En el desconcierto de la estampida, algunas voces han objetado que es un error desatender X y regalar espacios en disputa a los muñidores de bulos. Pero si entendemos este movimiento en términos de capitulación, estaremos obviando que también las plataformas digitales se someten a su modo al ciclo de la vida. Que las empresas nacen, se reproducen y mueren lo mismo que cualquier bicho terráqueo. Los negocios dejan de ser rentables o sus clientes se aburren o maduran o se echan en brazos de nuevas modas. Uno abandona X igual que abandonó Messenger, Fotolog, Tuenti o el buscador de Terra. C’est la vie.
En una entrada de su blog, Cory Doctorow acuñó el concepto de mierdificación para referirse al patrón decadente que experimentan los espacios digitales. En un primer instante, las plataformas seducen y conquistan nuevos adeptos. Después, cuando disponen de un público amplio, los propietarios maximizan la extracción de beneficios a costa de empujar el producto hacia la muerte. Y la burbuja estalla. Es la consecuencia, dice Doctorow, de un modelo de negocio que hace de intermediario entre compradores y vendedores y los convierte en mutuos rehenes. En el trayecto hemos padecido un cambio de mentalidad. Quisimos usar las redes para aprovechar el tiempo con la gente que amamos y hemos terminado perdiendo el tiempo con la gente que nos odia.
En Blueskay hemos descubierto herramientas prometedoras que nos permiten escapar a la tiranía de la polarización. Hay bloqueos nucleares de perfiles indeseados. Podemos minimizar las dinámicas linchadoras de los tuits citados. No existen de momento los Trending Topics, eso que mi buen amigo Ander Rivero llama "la lista de fusilados". Nos dirán que Bluesky es una burbuja o una cámara de eco. Que las noticias falsas y los nazis de nuevo cuño se multiplican por mucho que escondamos la cabeza bajo la tierra. Que tenemos el deber de conocerlos. Que estamos en medio de una guerra cultural a la que hay que prestar permanente batalla.

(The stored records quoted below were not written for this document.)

**src/rtl/rr_arb_mux_pkg.sv**
```systemverilog
// Shared constants and types for the round-robin/fixed-select output mux.
package rr_arb_mux_pkg;

  localparam logic MODE_FIXED = 1'b0;
  localparam logic MODE_RR    = 1'b1;

  // Occupancy of the single output register.
  typedef enum logic {
    ST_EMPTY = 1'b0,
    ST_FULL  = 1'b1
  } out_state_e;

endpackage

```
**src/rtl/rr_arb_mux_grant.sv**
```systemverilog
// Combinational round-robin grant: rotate requests by ptr, pick the lowest, rotate back.
module rr_grant #(
  parameter int CH  = 4,
  parameter int CHW = 2
) (
  input  logic [CH-1:0]  req_i,
  input  logic [CHW-1:0] ptr_i,
  input  logic           en_i,
  output logic [CH-1:0]  grant_o,
  output logic [CHW-1:0] idx_o
);

  logic [CH-1:0]  rot;
  logic [CHW-1:0] off;
  logic           found;

  always_comb begin
    rot     = '0;
    off     = '0;
    found   = 1'b0;
    grant_o = '0;
    idx_o   = '0;
    for (int j = 0; j < CH; j++) begin
      rot[j] = req_i[CHW'((int'(ptr_i) + j) % CH)];
    end
    for (int j = 0; j < CH; j++) begin
      if (!found && rot[j]) begin
        found = 1'b1;
        off   = CHW'(j);
      end
    end
    // Offset in rotated space maps back to the absolute channel index.
    if (en_i && found) begin
      idx_o          = CHW'((int'(ptr_i) + int'(off)) % CH);
      grant_o[idx_o] = 1'b1;
    end
  end

endmodule

```
**src/rtl/rr_arb_mux.sv**
```systemverilog
// N-channel registered mux with valid/ready on every port; fixed-select or round-robin.
module rr_arb_mux
  import rr_arb_mux_pkg::*;
#(
  parameter  int N   = 32,
  parameter  int CH  = 4,
  localparam int CHW = $clog2(CH)
) (
  input  logic            CLK,
  input  logic            RST_N,
  input  logic [CH*N-1:0] IN_DATA,
  input  logic [CH-1:0]   IN_VALID,
  output logic [CH-1:0]   IN_READY,
  input  logic            MODE,
  input  logic [CHW-1:0]  SEL,
  output logic [N-1:0]    OUT_DATA,
  output logic [CHW-1:0]  OUT_CH,
  output logic            OUT_VALID,
  input  logic            OUT_READY,
  output out_state_e      DBG_STATE,
  output logic [CHW-1:0]  DBG_PTR
);

  // Handshake: a word moves on any port exactly when valid && ready at a rising edge.
  // Valid never depends on ready; IN_READY depends on OUT_READY combinationally.

  out_state_e     state_q;
  logic [N-1:0]   data_q;
  logic [CHW-1:0] ch_q;
  logic [CHW-1:0] ptr_q;
  logic [CHW-1:0] ptr_d;

  logic           load;
  logic [CH-1:0]  fix_req;
  logic [CH-1:0]  rr_gnt;
  logic [CHW-1:0] rr_idx;
  logic [CH-1:0]  grant;
  logic [CHW-1:0] g_idx;
  logic [N-1:0]   mux_data;

  rr_grant #(
    .CH  (CH),
    .CHW (CHW)
  ) u_grant (
    .req_i   (IN_VALID),
    .ptr_i   (ptr_q),
    .en_i    (MODE == MODE_RR),
    .grant_o (rr_gnt),
    .idx_o   (rr_idx)
  );

  assign load = (state_q == ST_EMPTY) || OUT_READY;

  always_comb begin
    // An out-of-range SEL matches no channel, so nothing is granted.
    fix_req = '0;
    for (int i = 0; i < CH; i++) begin
      if (CHW'(i) == SEL) fix_req[i] = IN_VALID[i];
    end
    if (MODE == MODE_RR) begin
      grant = rr_gnt;
      g_idx = rr_idx;
    end else begin
      grant = fix_req;
      g_idx = SEL;
    end
    mux_data = '0;
    for (int i = 0; i < CH; i++) begin
      if (grant[i]) mux_data = mux_data | IN_DATA[i*N +: N];
    end
    ptr_d = (int'(g_idx) == CH - 1) ? '0 : g_idx + 1'b1;
  end

  assign IN_READY = (RST_N && load) ? grant : '0;

  always_ff @(posedge CLK) begin
    if (!RST_N) begin
      state_q <= ST_EMPTY;
      data_q  <= '0;
      ch_q    <= '0;
      ptr_q   <= '0;
    end else if (load) begin
      if (|grant) begin
        state_q <= ST_FULL;
        data_q  <= mux_data;
        ch_q    <= g_idx;
        if (MODE == MODE_RR) ptr_q <= ptr_d;
      end else begin
        state_q <= ST_EMPTY;
      end
    end
  end

  assign OUT_DATA  = data_q;
  assign OUT_CH    = ch_q;
  assign OUT_VALID = (state_q == ST_FULL);
  assign DBG_STATE = state_q;
  assign DBG_PTR   = ptr_q;

endmodule

```
===== config.mk =====
export PLATFORM = sky130hd
export DESIGN_NAME = fp_decode_stream
export DESIGN_NICKNAME = d
export VERILOG_FILES = /design/src/rtl/fpcvt_pkg.sv /design/src/rtl/fp_expand.sv /design/src/rtl/fp_decode_stream.sv
export SDC_FILE = /design/constraint.sdc
export NUM_CORES = 1
export LEC_CHECK = 0
export CORE_MARGIN = 2
export CORE_UTILIZATION = 45
export DETAILED_ROUTE_END_ITERATION = 16
export GPL_TIMING_DRIVEN = 0
export PLACE_DENSITY = 0.82
export SLEW_MARGIN = 40
export SYNTH_ARGS = -nofsm -noshare
export SYNTH_HDL_FRONTEND = slang
export SYNTH_HIERARCHICAL = 1
export SYNTH_SLANG_ARGS = --single-unit

===== constraint.sdc =====
create_clock -name clk -period 3.3 [get_ports clk]
set_input_delay 0.99 -clock clk [delete_from_list [all_inputs] [get_ports clk]]
set_output_delay 0.99 -clock clk [all_outputs]
set_load 0.05 [all_outputs]
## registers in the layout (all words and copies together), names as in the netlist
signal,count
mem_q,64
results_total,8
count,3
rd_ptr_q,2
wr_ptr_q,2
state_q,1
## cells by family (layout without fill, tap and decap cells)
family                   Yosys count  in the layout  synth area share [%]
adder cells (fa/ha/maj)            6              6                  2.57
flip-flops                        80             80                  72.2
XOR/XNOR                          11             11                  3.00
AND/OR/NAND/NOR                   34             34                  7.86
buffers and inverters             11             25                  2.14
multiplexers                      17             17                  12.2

Hace años que me alejé parcialmente de X. Entre otras cosas porque se había convertido en una cámara de eco de resonancias siniestras. Allí los fanáticos parecen más grandes de lo que en realidad son. El odio se multiplica a una velocidad impensable. No necesito demorarme en los ingeniosos tuits de @capitandelostercios o de @numerosaleatorios para conocer lo que piensa un fascista porque, de hecho, llevamos decenas de años escuchándolos en la burbuja de las televisiones. En los escaños del Congreso. En los cuerpos de policía. En los tribunales. Dejadnos tender cordones sanitarios allí donde lo permitan nuestras fuerzas. No es aislamiento; es autoestima colectiva.